**Description of the task**
Each line of the data below from the one holding "function automatic logic at15(input" to the one holding "logic [5:0] t;", inclusive, is to be reproduced exactly; no other line belongs in the answer.

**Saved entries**
▬▬▬

Background: an optimization exercise with open tools, aiming at small area, a short achievable clock period and few clock cycles. Do not read the settings as production practice.
Function was checked by simulation only, so behaviour that the tests miss may differ from the original.

==> flow/design.v <==
package cpu_pkg;
	typedef logic [8-1:0]             byte_t;
	typedef logic [$clog2(8)-1:0]    reg_addr_t;
	typedef logic [9-1:0]               pc_t;
	typedef logic [$clog2(256)-1:0]  mem_addr_t;
	typedef enum logic [3:0] {
		op_pass_imm,
		op_xori,
		op_addi,
		op_add,
		op_xor,
		op_and,
		op_or,
		op_sll,
		op_xorall,
		op_addr,
		op_bne,
		op_beq
	} alu_op_e;
	typedef enum logic [1:0] {
		st_idle,
		st_run,
		st_done
	} run_state_e;
endpackage
module parity_cpu_top (
	input  logic                   clk,
	input  logic                   arst_n,
	input  logic                   psel,
	input  logic                   penable,
	input  logic                   pwrite,
	input  logic [9-1:0] paddr,
	input  cpu_pkg::byte_t         pwdata,
	output cpu_pkg::byte_t         prdata,
	output logic                   pready,
	output logic                   pslverr
);
	localparam int NR = 17;
	localparam int NS = 15;
	function automatic logic [3:0] add15(input logic [3:0] a, input logic [3:0] k);
		logic [4:0] t;
		t = {1'b0, a} + {1'b0, k};
		if (t >= 5'd15) t = t - 5'd15;
		add15 = t[3:0];
	endfunction
	function automatic logic [4:0] sum15(input logic [7:0] x);
		sum15 = {1'b0, x[7:4]} + {1'b0, x[3:0]};
	endfunction
	function automatic logic at15(input logic [4:0] e, input logic [3:0] h);
		at15 = (e == {1'b0, h}) || (e == {1'b0, h} + 5'd15);
	endfunction
	function automatic logic [3:0] step15(input logic [3:0] a, input logic up);
		if (up) step15 = (a >= 4'd14) ? 4'd0 : a + 4'd1;
		else step15 = (a == 4'd0 || a == 4'd15) ? 4'd14 : a - 4'd1;
	endfunction
	function automatic logic [3:0] pos15(input logic [3:0] m, input logic [3:0] hh);
		logic [5:0] t;
		t = 6'd30 + {1'b0, m, 1'b0} - {1'b0, hh, 1'b0} - 6'd1;
		if (t >= 6'd30) t = t - 6'd30;
		if (t >= 6'd15) t = t - 6'd15;
		pos15 = t[3:0];
	endfunction
	function automatic logic [4:0] ridx(input logic [7:0] x);
		ridx = (x[7:4] == 4'hf) ? 5'd16 : {1'b0, x[3:0]};
	endfunction
	logic [NR-1:0][NS-1:0][7:0] ring;
	logic [NR-1:0][7:0] slot0_d;
	logic [3:0] h, h1, h3;
	logic [3:0] h_next;
	logic [7:0] pad_q, tap_q, seed_q, top_q;
	logic       busy;
	logic       done;
	logic [7:0] wa;       
	logic [3:0] pw;       
	logic       in_pad;   
	logic [7:0] s;        
	logic [7:0] wd_q;     
	logic [5:0] ri;       
	logic [3:0] pr;       
	logic [5:0] wi;       
	logic [3:0] qn;       
	logic [7:0] fifo [8];
	logic       ready_q;
	logic [7:0] prdata_q;
	logic       hw_v;
	logic [4:0] hw_r;
	logic [7:0] hw_d;
	logic       complete;
	logic       is_status;
	logic       is_fixed;
	logic       start;
	logic       in0_at9;
	logic       wa_top;
	logic       run_pad;
	logic       run_msg;
	logic       run_wr;
	logic       run_top;
	logic       fill;
	logic [7:0] q_in;
	logic       wen;
	logic [4:0] wr_r;
	logic [7:0] wd;
	logic [7:0] s_new;
	logic       in_pad_new;
	logic [5:0] wi_new;
	logic [7:0] byte_new;
	logic [4:0] pe;
	logic       at1, at3;
	logic       pend;
	logic       ready_d;
	logic [7:0] rd_ring;
	logic [7:0] rd_next;
	assign h_next = (h >= 4'd15) ? 4'd0 : add15(h, 4'd8);
	always_ff @(posedge clk) begin
		h  <= h_next;
		h1 <= add15(h_next, 4'd8);
		h3 <= add15(h_next, 4'd9);
	end
	always_comb begin
		for (int r = 0; r < NR; r++) begin
			slot0_d[r] = (wen && wr_r == 5'(r)) ? wd : ring[r][1];
		end
	end
	always_ff @(posedge clk) begin
		for (int r = 0; r < NR; r++) begin
			ring[r][0] <= slot0_d[r];
			for (int p = 1; p < NS - 1; p++) ring[r][p] <= ring[r][p+1];
			ring[r][NS-1] <= ring[r][0];
		end
	end
	assign wa_top  = (wa == 8'hff);
	assign run_pad = busy && in_pad && ((pw == 4'd1) || wa_top);
	assign run_msg = busy && !in_pad && ((pw == 4'd1) || wa_top) && (qn != 4'd0);
	assign run_wr  = run_pad || run_msg;
	assign run_top = run_wr && wa_top;
	assign fill    = busy && (pr == 4'd9) && (ri != 6'(59)) && (qn != 4'd8 || run_msg);
	assign q_in    = ring[ri[3:0]][9];
	assign in0_at9 = (h == 4'd3);
	assign s_new      = run_wr ? {s[6:0], ^(s & tap_q)} : s;
	assign in_pad_new = in_pad && !(run_wr && wa == pad_q + 8'(64 - 1));
	assign wi_new     = run_msg ? wi + 6'd1 : wi;
	assign byte_new   = (fill && ri[2:0] == wi_new[2:0]) ? q_in : fifo[wi_new[2:0]];
	always_comb begin
		if (busy) begin
			wen  = run_wr && !wa_top;
			wr_r = ridx(wa);
			wd   = wd_q;
		end else begin
			wen  = hw_v;
			wr_r = hw_r;
			wd   = hw_d;
		end
	end
	assign complete  = psel && penable && ready_q;
	assign is_status = paddr[9-1];
	assign is_fixed  = !is_status && (((paddr[7:0] >= 8'(61)) && (paddr[7:0] <= 8'(63))) || (paddr[7:0] == 8'hff));
	assign start     = complete && pwrite && (paddr == 9'h100) && pwdata[0] && !busy;
	assign pe   = sum15(paddr[7:0]);
	assign at1  = at15(pe, h1);
	assign at3  = at15(pe, h3);
	assign pend = busy && ((paddr[7:0] > wa) || (paddr[7:0] == wa && !run_wr));
	always_comb begin
		if (is_status) ready_d = 1'b1;
		else if (is_fixed) ready_d = pwrite ? !busy : !pend;
		else if (pwrite) ready_d = at3 && !busy;
		else ready_d = at1 && !pend;
	end
	assign rd_ring = (paddr[7:4] == 4'hf) ? slot0_d[16] : slot0_d[paddr[3:0]];
	always_comb begin
		if (is_status) rd_next = {6'b0, done, busy};
		else if (paddr[7:0] == 8'(61)) rd_next = pad_q;
		else if (paddr[7:0] == 8'(62)) rd_next = tap_q;
		else if (paddr[7:0] == 8'(63)) rd_next = seed_q;
		else if (paddr[7:0] == 8'hff) rd_next = top_q;
		else rd_next = rd_ring;
	end
	always_ff @(posedge clk or negedge arst_n) begin
		if (!arst_n) begin
			ready_q <= 1'b0;
			busy    <= 1'b0;
			done    <= 1'b0;
		end else begin
			ready_q <= psel && ready_d;
			if (start) begin
				busy <= 1'b1;
				done <= 1'b0;
			end else if (run_msg && wi == 6'(59 - 1)) begin
				busy <= 1'b0;
				done <= 1'b1;
			end
		end
	end
	always_ff @(posedge clk) begin
		prdata_q <= rd_next;
		hw_v <= complete && pwrite && !is_status && !is_fixed;
		hw_r <= ridx(paddr[7:0]);
		hw_d <= pwdata;
		if (complete && pwrite && paddr[7:0] == 8'(61) && !is_status) pad_q <= pwdata;
		if (complete && pwrite && paddr[7:0] == 8'(62) && !is_status) tap_q <= pwdata;
		if (complete && pwrite && paddr[7:0] == 8'(63) && !is_status) seed_q <= pwdata;
		if (run_top) top_q <= wd;
		else if (complete && pwrite && paddr[7:0] == 8'hff && !is_status) top_q <= pwdata;
		if (start) begin
			wa     <= 8'(64);
			pw     <= pos15(4'(64 % 15), h);
			in_pad <= 1'b1;
			s      <= seed_q;
			wd_q   <= seed_q ^ 8'h20;
			wi     <= '0;
			if (in0_at9) begin
				fifo[0] <= ring[0][9];
				ri <= 6'd1;
				pr <= pos15(4'd1, h);
				qn <= 4'd1;
			end else begin
				ri <= '0;
				pr <= pos15(4'd0, h);
				qn <= 4'd0;
			end
		end else begin
			if (run_wr) wa <= wa + 8'd1;
			pw     <= step15(pw, run_wr);
			in_pad <= in_pad_new;
			s      <= s_new;
			wd_q   <= (in_pad_new ? 8'h20 : byte_new) ^ s_new;
			wi     <= wi_new;
			if (fill) begin
				fifo[ri[2:0]] <= q_in;
				ri <= ri + 6'd1;
			end
			pr <= step15(pr, fill);
			qn <= qn + 4'(fill) - 4'(run_msg);
		end
	end
	assign prdata  = prdata_q;
	assign pready  = ready_q;
	assign pslverr = 1'b0;
endmodule
Settings: LEC_CHECK=0, CAP_MARGIN=20, CORE_MARGIN=2, CORE_UTILIZATION=40, CTS_BUF_LIST=sky130_fd_sc_hd__clkbuf_16, CTS_CLUSTER_DIAMETER=80, CTS_CLUSTER_SIZE=25, SLEW_MARGIN=20; clock period 10.0 ns.
run.sh (not shown) runs the stock make flow with config.mk's settings and CLKGATE_MAP_FILE= SYNTH_SCRIPT=/design/flow/synth_recipe.tcl, a recipe that flattens the netlist after the stock synthesis.
The first run finished with timing, DRC and antenna clean.
Testbench counts at the start, summed over its fixed seeds: cycles 10,229.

▬▬▬

**Solution for this problem**
	function automatic logic at15(input logic [4:0] e, input logic [3:0] h);
		at15 = (e == {1'b0, h}) || (e == {1'b0, h} + 5'd15);
	endfunction
	function automatic logic [3:0] step15(input logic [3:0] a, input logic up);
		if (up) step15 = (a >= 4'd14) ? 4'd0 : a + 4'd1;
		else step15 = (a == 4'd0 || a == 4'd15) ? 4'd14 : a - 4'd1;
	endfunction
	function automatic logic [3:0] pos15(input logic [3:0] m, input logic [3:0] hh);
		logic [5:0] t;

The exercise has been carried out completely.